LARCEL-Andalusian Laboratory for Celular Reprograming


LARCEL (Andalusian Cellular Reprogramming Laboratory) is a laboratory focuses on cellular reprogramming techniques research belonging to the Ministry of Health of the Regional Andalusian Goverment in the framework of the activities of the Andalusian Initiative for Advanced Therapies. It is born in Seville in 2010 under a collaborative agreement with the Michigan State University, and the team is leaded by Prof. Jose Cibelli, Professor of Animal Biotechnology at Michigan State University (

Since July 2014, LARCEL is located in the Andalusian Centre for Nanomedicine and Biotechnology (BIONAND), in the Parque Tecnologico de Andalucia, in Málaga.

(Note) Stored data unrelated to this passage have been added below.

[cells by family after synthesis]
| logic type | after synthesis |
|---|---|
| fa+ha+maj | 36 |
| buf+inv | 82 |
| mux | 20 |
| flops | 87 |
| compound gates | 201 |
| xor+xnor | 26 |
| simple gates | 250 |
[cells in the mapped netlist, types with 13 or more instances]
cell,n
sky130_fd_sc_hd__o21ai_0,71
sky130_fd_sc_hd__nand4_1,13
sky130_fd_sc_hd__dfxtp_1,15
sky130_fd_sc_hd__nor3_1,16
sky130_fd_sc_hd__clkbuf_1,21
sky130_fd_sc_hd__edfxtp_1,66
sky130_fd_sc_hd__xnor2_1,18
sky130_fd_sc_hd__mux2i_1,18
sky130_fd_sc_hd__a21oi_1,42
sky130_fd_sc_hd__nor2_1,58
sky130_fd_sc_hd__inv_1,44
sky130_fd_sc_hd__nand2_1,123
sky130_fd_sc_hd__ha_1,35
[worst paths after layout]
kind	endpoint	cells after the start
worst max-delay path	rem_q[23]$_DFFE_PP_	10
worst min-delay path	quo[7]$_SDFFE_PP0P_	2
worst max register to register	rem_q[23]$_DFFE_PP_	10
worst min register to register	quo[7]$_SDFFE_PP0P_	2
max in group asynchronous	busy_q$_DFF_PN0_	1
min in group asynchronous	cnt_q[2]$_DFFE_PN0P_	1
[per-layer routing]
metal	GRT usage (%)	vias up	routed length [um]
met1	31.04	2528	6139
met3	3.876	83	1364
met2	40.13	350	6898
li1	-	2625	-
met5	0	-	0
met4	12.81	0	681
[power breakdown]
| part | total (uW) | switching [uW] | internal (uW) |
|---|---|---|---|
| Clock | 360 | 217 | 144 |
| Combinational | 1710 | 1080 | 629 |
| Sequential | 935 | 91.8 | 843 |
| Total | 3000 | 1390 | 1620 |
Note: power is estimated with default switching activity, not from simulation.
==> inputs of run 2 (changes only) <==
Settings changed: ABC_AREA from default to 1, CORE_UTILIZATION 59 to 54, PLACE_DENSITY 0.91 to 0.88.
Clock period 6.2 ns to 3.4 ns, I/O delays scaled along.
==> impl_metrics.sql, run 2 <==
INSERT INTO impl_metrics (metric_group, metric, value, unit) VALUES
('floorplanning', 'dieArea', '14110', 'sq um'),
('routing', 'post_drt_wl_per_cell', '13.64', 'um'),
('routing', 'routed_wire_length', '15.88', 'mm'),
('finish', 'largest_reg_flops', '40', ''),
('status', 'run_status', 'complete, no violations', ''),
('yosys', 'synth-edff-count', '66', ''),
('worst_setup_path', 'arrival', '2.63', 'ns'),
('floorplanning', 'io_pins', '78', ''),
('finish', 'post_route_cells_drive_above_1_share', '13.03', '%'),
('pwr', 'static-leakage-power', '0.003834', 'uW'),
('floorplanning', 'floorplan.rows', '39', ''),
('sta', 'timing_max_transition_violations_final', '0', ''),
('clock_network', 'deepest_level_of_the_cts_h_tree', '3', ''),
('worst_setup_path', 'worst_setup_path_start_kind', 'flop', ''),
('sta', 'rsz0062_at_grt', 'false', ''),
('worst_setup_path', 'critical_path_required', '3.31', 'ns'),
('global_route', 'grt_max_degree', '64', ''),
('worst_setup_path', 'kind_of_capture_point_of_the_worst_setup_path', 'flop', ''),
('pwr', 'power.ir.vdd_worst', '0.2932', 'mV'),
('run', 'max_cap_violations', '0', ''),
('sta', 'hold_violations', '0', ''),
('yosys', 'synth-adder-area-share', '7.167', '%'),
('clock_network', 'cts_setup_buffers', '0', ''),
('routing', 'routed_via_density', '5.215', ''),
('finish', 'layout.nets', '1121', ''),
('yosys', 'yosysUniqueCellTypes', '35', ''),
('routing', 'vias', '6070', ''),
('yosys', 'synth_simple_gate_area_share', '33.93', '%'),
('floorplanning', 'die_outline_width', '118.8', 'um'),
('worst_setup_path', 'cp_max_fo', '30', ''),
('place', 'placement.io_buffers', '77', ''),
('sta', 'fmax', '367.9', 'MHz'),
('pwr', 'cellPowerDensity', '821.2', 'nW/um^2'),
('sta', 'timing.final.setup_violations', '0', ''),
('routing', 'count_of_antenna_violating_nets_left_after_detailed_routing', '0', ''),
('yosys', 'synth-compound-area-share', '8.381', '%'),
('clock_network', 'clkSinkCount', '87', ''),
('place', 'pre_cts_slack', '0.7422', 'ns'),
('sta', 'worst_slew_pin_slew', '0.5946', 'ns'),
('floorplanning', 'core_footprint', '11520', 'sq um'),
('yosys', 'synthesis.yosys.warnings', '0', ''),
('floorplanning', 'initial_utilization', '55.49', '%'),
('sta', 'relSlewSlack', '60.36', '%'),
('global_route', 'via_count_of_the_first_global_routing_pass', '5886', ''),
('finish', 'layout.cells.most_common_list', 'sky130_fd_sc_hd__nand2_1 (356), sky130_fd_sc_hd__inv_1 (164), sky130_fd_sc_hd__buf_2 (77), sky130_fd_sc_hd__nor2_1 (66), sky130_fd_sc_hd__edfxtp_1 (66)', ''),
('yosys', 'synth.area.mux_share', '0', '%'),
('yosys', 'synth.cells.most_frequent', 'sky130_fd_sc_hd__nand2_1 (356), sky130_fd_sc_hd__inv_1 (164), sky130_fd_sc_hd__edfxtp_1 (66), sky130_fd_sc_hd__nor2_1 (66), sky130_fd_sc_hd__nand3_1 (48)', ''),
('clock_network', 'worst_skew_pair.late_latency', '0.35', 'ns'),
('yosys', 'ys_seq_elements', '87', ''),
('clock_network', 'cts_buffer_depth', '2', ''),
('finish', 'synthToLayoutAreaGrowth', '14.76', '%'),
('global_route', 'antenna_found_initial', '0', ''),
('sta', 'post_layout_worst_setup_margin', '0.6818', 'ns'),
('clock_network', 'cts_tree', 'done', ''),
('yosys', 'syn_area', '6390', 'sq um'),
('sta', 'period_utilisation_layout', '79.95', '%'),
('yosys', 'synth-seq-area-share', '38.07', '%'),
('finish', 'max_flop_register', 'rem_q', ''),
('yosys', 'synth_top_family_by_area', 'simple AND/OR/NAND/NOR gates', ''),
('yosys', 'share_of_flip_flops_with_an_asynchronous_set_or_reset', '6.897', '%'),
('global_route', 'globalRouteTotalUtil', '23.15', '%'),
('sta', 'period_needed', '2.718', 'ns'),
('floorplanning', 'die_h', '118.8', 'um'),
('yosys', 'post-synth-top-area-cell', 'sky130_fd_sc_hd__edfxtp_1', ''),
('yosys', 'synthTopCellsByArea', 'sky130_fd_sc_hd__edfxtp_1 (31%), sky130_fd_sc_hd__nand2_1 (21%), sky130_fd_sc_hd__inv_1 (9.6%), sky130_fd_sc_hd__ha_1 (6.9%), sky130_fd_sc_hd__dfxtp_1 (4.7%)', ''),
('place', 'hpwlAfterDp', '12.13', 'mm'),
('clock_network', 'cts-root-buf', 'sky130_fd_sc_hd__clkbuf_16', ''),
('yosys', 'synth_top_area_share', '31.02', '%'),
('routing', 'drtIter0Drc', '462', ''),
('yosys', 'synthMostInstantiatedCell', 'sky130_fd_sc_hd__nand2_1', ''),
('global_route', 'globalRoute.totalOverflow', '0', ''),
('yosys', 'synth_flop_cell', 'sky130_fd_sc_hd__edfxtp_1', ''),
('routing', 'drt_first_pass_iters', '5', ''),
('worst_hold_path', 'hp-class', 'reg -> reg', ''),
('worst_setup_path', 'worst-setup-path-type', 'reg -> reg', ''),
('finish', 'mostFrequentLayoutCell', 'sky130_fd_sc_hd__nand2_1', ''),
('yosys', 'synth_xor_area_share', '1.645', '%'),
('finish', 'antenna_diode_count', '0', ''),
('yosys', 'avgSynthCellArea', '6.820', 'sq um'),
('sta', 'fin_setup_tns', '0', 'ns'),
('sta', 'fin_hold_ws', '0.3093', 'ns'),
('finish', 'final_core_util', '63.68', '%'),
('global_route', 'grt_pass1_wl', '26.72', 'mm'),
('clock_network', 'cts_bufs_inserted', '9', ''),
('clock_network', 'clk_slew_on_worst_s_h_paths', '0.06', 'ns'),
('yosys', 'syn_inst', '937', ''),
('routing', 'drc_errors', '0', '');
===== src/mnmp_pkg.sv =====
// types and constants of the midi note message parser
// used by every module of the block; depends on nothing
package mnmp_pkg;

  // parser phase
  typedef enum logic [1:0] {
    PH_STATUS = 2'd0,
    PH_PITCH  = 2'd1,
    PH_VEL    = 2'd2,
    PH_SKIP   = 2'd3
  } phase_e;

  // status byte command nibbles
  localparam logic [3:0] CMD_NOTE_OFF = 4'h8;
  localparam logic [3:0] CMD_NOTE_ON  = 4'h9;
  localparam logic [3:0] CMD_PROGRAM  = 4'hC;
  localparam logic [3:0] CMD_PRESSURE = 4'hD;
  localparam logic [3:0] CMD_SYSTEM   = 4'hF;

  // skip counts
  localparam logic [1:0] SKIP_NONE   = 2'd0;
  localparam logic [1:0] SKIP_ONE    = 2'd1;
  localparam logic [1:0] SKIP_TWO    = 2'd2;
  localparam logic [1:0] SKIP_TO_END = 2'd3;

  localparam int unsigned OutDataW = 24;

  // one input item
  typedef struct packed {
    logic [7:0] data_byte;
    logic       packet_end;
  } in_item_t;

  // one note event
  typedef struct packed {
    logic       note_on;
    logic [3:0] channel;
    logic [7:0] pitch;
    logic [7:0] velocity;
  } note_t;

endpackage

Our long-term goal is to provide new insights into cellular reprogramming by analyzing molecular pathways, and identifying new factors that could play an important role in cell reprogramming. The results of our work will inform the development of safe and efficient cell reprogramming protocols to be tested in pre-clinical and clinical models of human disease. Cell reprogramming is also used in our laboratory for neurodegenerative disease modeling. Whether or not a disease can be treated often depends on whether we can gain a good understanding of its basic biology. Disease modelling using iPSC technology allows scientists to explore how a disease works in the laboratory, to search affected pathways and alternative treatment.

Research lines developed in BIONAND:

Somatic cell reprogramming analysis. Identification of new factors involved in the process and analysis of pathways involved Cellular reprogramming, briefly defined as the transformation of an specialized cell into another of a different type.

When referring to cellular reprogramming in the context of induced pluripotent cells (iPSCs) we can distinguish a first step called dedifferentiation, where cells reach a pluripotent stage and subsequently induced to differentiate into specific cell types. This phenomenon was described for the first time in 2007 by two laboratories simultaneously, Prof. S. Yamanaka and Prof. J.Thomson, showing human fibroblasts transformation to pluripotent cells (iPSCs) through ectopic expression of four transcription factors (OCT4, SOX2, KLF4 and c-Myc or OCT4, SOX2, NANOG and LIN28 respectively). Although theoretically this is a “simple” protocol, cellular reprogramming is still a very inefficient process and more importantly, the molecular mechanisms governing the transformation of a somatic cell into an iPSC are still not completely understood. Cell reprogramming is also associated with cellular transdifferentiation, that is a cell from one differentiated lineage is transformed into a different differentiated cell e.g. from fibroblast to sperm without having to be go through the process of dedifferentiation first. While theoretically more simple, this approach is inefficient and is still at stages of development that are even more primitive than iPSC technologies. Nonetheless it has great appealing for future applications in cell therapy due to its safety, and therefore must be pursued in parallel with more established strategies.

Disease in a dish. Use of cell reprogramming for neurodegenerative disease modeling

Induced pluripotent stem cells (iPSCs) use is particularly useful for the study of rare diseases, specifically in neurodegenerative diseases. Nervous tissue samples from patients are rarely accessible and animal models, often do not recapitulate all characteristic of the disease. The discovery that somatic cells from patients affected by neurological disorder can be reprogrammed to a pluripotent state (iPS cells), and once reprogrammed, these cells can expand and differentiate into specific populations of neurons, opened a promising field for research and understanding the molecular and cellular basis of these abnormalities and the development of specific drugs. Our short term goal is to generate iPSCs and specific cell types affected in different neuropathies such as Ataxias, multiple sclerosis, West syndrome and Huntington disease among others, and to develop in vitro models in which perform functional assays to uncover altered cellular pathways that may explain the origin of the specific pathological states. Through scientific collaborations we anticipate the discovery of new drug targets that may enable the development of pharmacological interventions.

Zebrafish as a model to study cell reprogramming

We study the role of certain non-canonical histone during zebrafish development to bring light to reprogramming process.